Était-ce lui? Comment savoir? Un secret si bien gardé…
– Tu connais Grignote? demanda le vieil homme. Grignote, la petite souris que tu regardais dans la vitrine.
– C’est ma souris, répondit Nicolas. Je veux dire… c’est la souris qui est entrée chez moi hier soir.
– Je parie qu’elle portait une tuque rouge, reprit le commerçant.
– Oui, acquiesça l’enfant. Mais comment le savez-vous?
– Disons que j’en connais un bout sur les fées.
– Les fées? répéta Nicolas.
– Oui, les fées. Tu connais la fée des Étoiles? Eh bien, je te présente sa petite cousine : la fée Grignote.
– Mais c’est une souris…
– Oui… La fée des Étoiles l’a transformée en petite souris parce que la fée Grignote était trop gourmande. Elle se faufilait dans les maisons, les soirs de Noël, et croquait les biscuits que les enfants m’avaient… je veux dire : avaient laissé pour le père Noël au pied de leur lit, du sapin ou du foyer. Grignote redeviendra fée lorsqu’elle aura cessé de croquer les biscuits de Noël, pas avant, expliqua le vieil homme.

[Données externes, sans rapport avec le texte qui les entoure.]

===== config.mk =====
export PLATFORM = sky130hd
export DESIGN_NAME = lab2_proc_int_mul_pipe
export DESIGN_NICKNAME = d
export VERILOG_FILES = /design/src/rtl/lab2_proc_int_mul_pipe.sv
export SDC_FILE = /design/constraint.sdc
export NUM_CORES = 2
export LEC_CHECK = 0
export BUFFER_PORTS_ARGS = -buffer_cell sky130_fd_sc_hd__buf_2
export CAP_MARGIN = 20
export CORE_UTILIZATION = 60
export DETAILED_ROUTE_END_ITERATION = 12
export PLACE_DENSITY = 0.8
export SLEW_MARGIN = 10
export SYNTH_ARGS = -nofsm -noshare
export SYNTH_HDL_FRONTEND = slang
export SYNTH_SLANG_ARGS = --single-unit

===== constraint.sdc =====
create_clock -name clk -period 4.3 [get_ports clk]
set_input_delay 0.86 -clock clk [delete_from_list [all_inputs] [get_ports clk]]
set_output_delay 0.86 -clock clk [all_outputs]
set_load 0.05 [all_outputs]

===== src/rtl/lab2_proc_int_mul_pipe.sv =====
//==============================================================================
// Module      : lab2_proc_int_mul_pipe
// Description : Fully pipelined integer multiplier with val/rdy streams on both
//               sides. Supports the four RISC-V M-extension multiply modes
//               (mul, mulh, mulhsu, mulhu). Accepts one operation per cycle,
//               returns results in acceptance order and reports the number of
//               occupied pipeline stages.
//
// Ports       : clk              - clock, all state updates on rising edge
//               reset            - asynchronous reset, active low
//               istream_val/rdy  - request handshake
//               istream_msg_a    - operand a (rs1), p_width bits
//               istream_msg_b    - operand b (rs2), p_width bits
//               istream_msg_mode - 00 mul, 01 mulh, 10 mulhsu, 11 mulhu
//               ostream_val/rdy  - result handshake
//               ostream_msg      - result, p_width bits
//               occupancy        - count of valid pipeline stages
//
// Revision    : 1.0 - initial release
//==============================================================================
`default_nettype none

module lab2_proc_int_mul_pipe #(
    parameter int p_width  = 32,
    parameter int p_stages = 4
) (
    input  logic                            clk,
    input  logic                            reset,
    input  logic                            istream_val,
    output logic                            istream_rdy,
    input  logic [p_width-1:0]              istream_msg_a,
    input  logic [p_width-1:0]              istream_msg_b,
    input  logic [1:0]                      istream_msg_mode,
    output logic                            ostream_val,
    input  logic                            ostream_rdy,
    output logic [p_width-1:0]              ostream_msg,
    output logic [$clog2(p_stages+1)-1:0]   occupancy
);

    localparam int         c_occ_w       = $clog2(p_stages + 1);
    localparam int         c_last        = p_stages - 1;
    localparam int         c_prod_w      = 2 * p_width;
    localparam logic [1:0] c_mode_mul    = 2'b00;
    localparam logic [1:0] c_mode_mulh   = 2'b01;
    localparam logic [1:0] c_mode_mulhsu = 2'b10;

    //--------------------------------------------------------------------------
    // Product of the extended operands. Extending both operands to 2*p_width
    // bits and keeping the low 2*p_width bits of their product yields the exact
    // double-width result for every signedness combination.
    //--------------------------------------------------------------------------
    logic                w_a_signed;
    logic                w_b_signed;
    logic [c_prod_w-1:0] w_a_ext;
    logic [c_prod_w-1:0] w_b_ext;
    logic [c_prod_w-1:0] w_product;

    always_comb begin
        w_a_signed = (istream_msg_mode == c_mode_mulh) ||
                     (istream_msg_mode == c_mode_mulhsu);
        w_b_signed = (istream_msg_mode == c_mode_mulh);
        w_a_ext    = {{p_width{w_a_signed & istream_msg_a[p_width-1]}}, istream_msg_a};
        w_b_ext    = {{p_width{w_b_signed & istream_msg_b[p_width-1]}}, istream_msg_b};
        w_product  = w_a_ext * w_b_ext;
    end

    //--------------------------------------------------------------------------
    // Valid bits, load enables and occupancy.
    // w_load[k] : stage k captures its predecessor this cycle.
    // w_val_in[k]: valid bit offered to stage k by its predecessor.
    // The load chain is evaluated from the output side backwards so a stall
    // only propagates up to the first empty stage (bubbles collapse).
    //--------------------------------------------------------------------------
    logic [p_stages-1:0] r_val;
    logic [p_stages-1:0] w_load;
    logic [p_stages-1:0] w_val_in;
    logic [p_stages-1:0] w_val_next;
    logic [c_occ_w-1:0]  w_cnt;
    logic [c_occ_w-1:0]  r_occ;

    always_comb begin
        w_load         = '0;
        w_val_in       = '0;
        w_load[c_last] = !r_val[c_last] || ostream_rdy;
        for (int k = c_last - 1; k >= 0; k--) begin
            w_load[k] = !r_val[k] || w_load[k+1];
        end
        w_val_in[0] = istream_val;
        for (int k = 1; k < p_stages; k++) begin
            w_val_in[k] = r_val[k-1];
        end
        w_val_next = r_val;
        w_cnt      = '0;
        for (int k = 0; k < p_stages; k++) begin
            if (w_load[k]) begin
                w_val_next[k] = w_val_in[k];
            end
            w_cnt = w_cnt + c_occ_w'(w_val_next[k]);
        end
    end

    always_ff @(posedge clk or negedge reset) begin
        if (!reset) begin
            r_val <= '0;
            r_occ <= '0;
        end else begin
            r_val <= w_val_next;
            r_occ <= w_cnt;
        end
    end

    //--------------------------------------------------------------------------
    // Data path. Intermediate stages carry the full product and the mode; the
    // half selection happens when the final stage loads, so the output is
    // driven straight from a register.
    //--------------------------------------------------------------------------
    logic [c_prod_w-1:0] w_in_prod [p_stages];
    logic [1:0]          w_in_mode [p_stages];

    assign w_in_prod[0] = w_product;
    assign w_in_mode[0] = istream_msg_mode;

    generate
        for (genvar k = 0; k < c_last; k++) begin : g_mid_stage
            logic [c_prod_w-1:0] r_prod;
            logic [1:0]          r_mode;

            // Data only moves with a valid entry, leaving empty stages quiet.
            always_ff @(posedge clk or negedge reset) begin
                if (!reset) begin
                    r_prod <= '0;
                    r_mode <= '0;
                end else if (w_load[k] && w_val_in[k]) begin
                    r_prod <= w_in_prod[k];
                    r_mode <= w_in_mode[k];
                end
            end

            assign w_in_prod[k+1] = r_prod;
            assign w_in_mode[k+1] = r_mode;
        end
    endgenerate

    logic [p_width-1:0] w_result;
    logic [p_width-1:0] r_msg;

    always_comb begin
        if (w_in_mode[c_last] == c_mode_mul) begin
            w_result = w_in_prod[c_last][p_width-1:0];
        end else begin
            w_result = w_in_prod[c_last][c_prod_w-1:p_width];
        end
    end

    // Holds its last value while the stage is empty.
    always_ff @(posedge clk or negedge reset) begin
        if (!reset) begin
            r_msg <= '0;
        end else if (w_load[c_last] && w_val_in[c_last]) begin
            r_msg <= w_result;
        end
    end

    assign istream_rdy = w_load[0];
    assign ostream_val = r_val[c_last];
    assign ostream_msg = r_msg;
    assign occupancy   = r_occ;

endmodule

`default_nettype wire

Impressionné, Nicolas ne dit plus rien. Mais le soir, après le souper, plutôt que de dormir, il garda l’œil ouvert après avoir déposé près du sapin un verre de lait, un biscuit et…
Quand il entendit trotter sur le parquet de bois, il sut que sa visiteuse était revenue. Il descendit du lit et, sans faire de bruit, se coucha sur le plancher puis s’approcha du salon, en rampant. Il l’aperçut! À peine plus grosse qu’un pouce, mignonne comme tout et sa tuque sur la tête.
Allait-elle manger le biscuit du père Noël et à jamais garder l’apparence d’une souris? Elle s’approcha du sapin, leva son museau, huma l’air et repéra le biscuit! Elle en sentait les arômes sucrés et s’en pourléchait les babines. Elle trottina encore un peu, s’approcha, et le prit entre ses pattes, prête à le croquer.
Mais alors, elle vit une enveloppe sur laquelle était écrit : « À Grignote, pour Noël. »
Intriguée, elle saisit l’enveloppe d’une main, en grignota le contour et l’ouvrit, tout en gardant le biscuit dans son autre main. Le cœur de Nicolas battait bien fort. Grignote lut la carte qu’on lui avait adressée : « Ma chère Grignote. Je te trouve très jolie. Tu es sûrement gentille. Alors, pour faire plaisir au père Noël, accepterais-tu de ne pas manger le biscuit que maman a préparé pour lui? Ce serait le plus beau cadeau que tu puisses me faire, car tu es une fée et j’adooore les fées! »
La petite souris, au bord des larmes, déposa le biscuit et chercha du regard, autour d’elle, celui qui avait signé la lettre : Nicolas.
Le garçon n’osait bouger. Il restait là, le cœur battant. Grignote l’aperçut et lui sourit. Tout doucement, alors, l’enfant vit apparaître autour de la petite souris des milliers d’étoiles. Puis, tout doucement aussi, le corps du petit rongeur se transforma, devint lumineux, de plus en plus clair, jusqu’à devenir presque transparent! Née de la lumière et de la couleur des étoiles apparut alors une minuscule fée aux grands yeux verts, à la fois libellule et papillon. Elle s’éleva un peu dans les airs, s’approcha de Nicolas et déposa sur sa joue un baiser humide et froid comme la neige.
– Merci, Nicolas, dit la jeune fée, d’une voix cristalline. Tu m’as délivrée de mon sort. Tu m’as aussi guérie de mon vilain défaut.
Eh bien, à compter de ce jour, jamais la fée Grignote n’a croqué les biscuits offerts au père Noël. Si, parfois, quelques bouchées disparaissent encore, c’est le fait de vraies petites souris… ou de papas gourmands!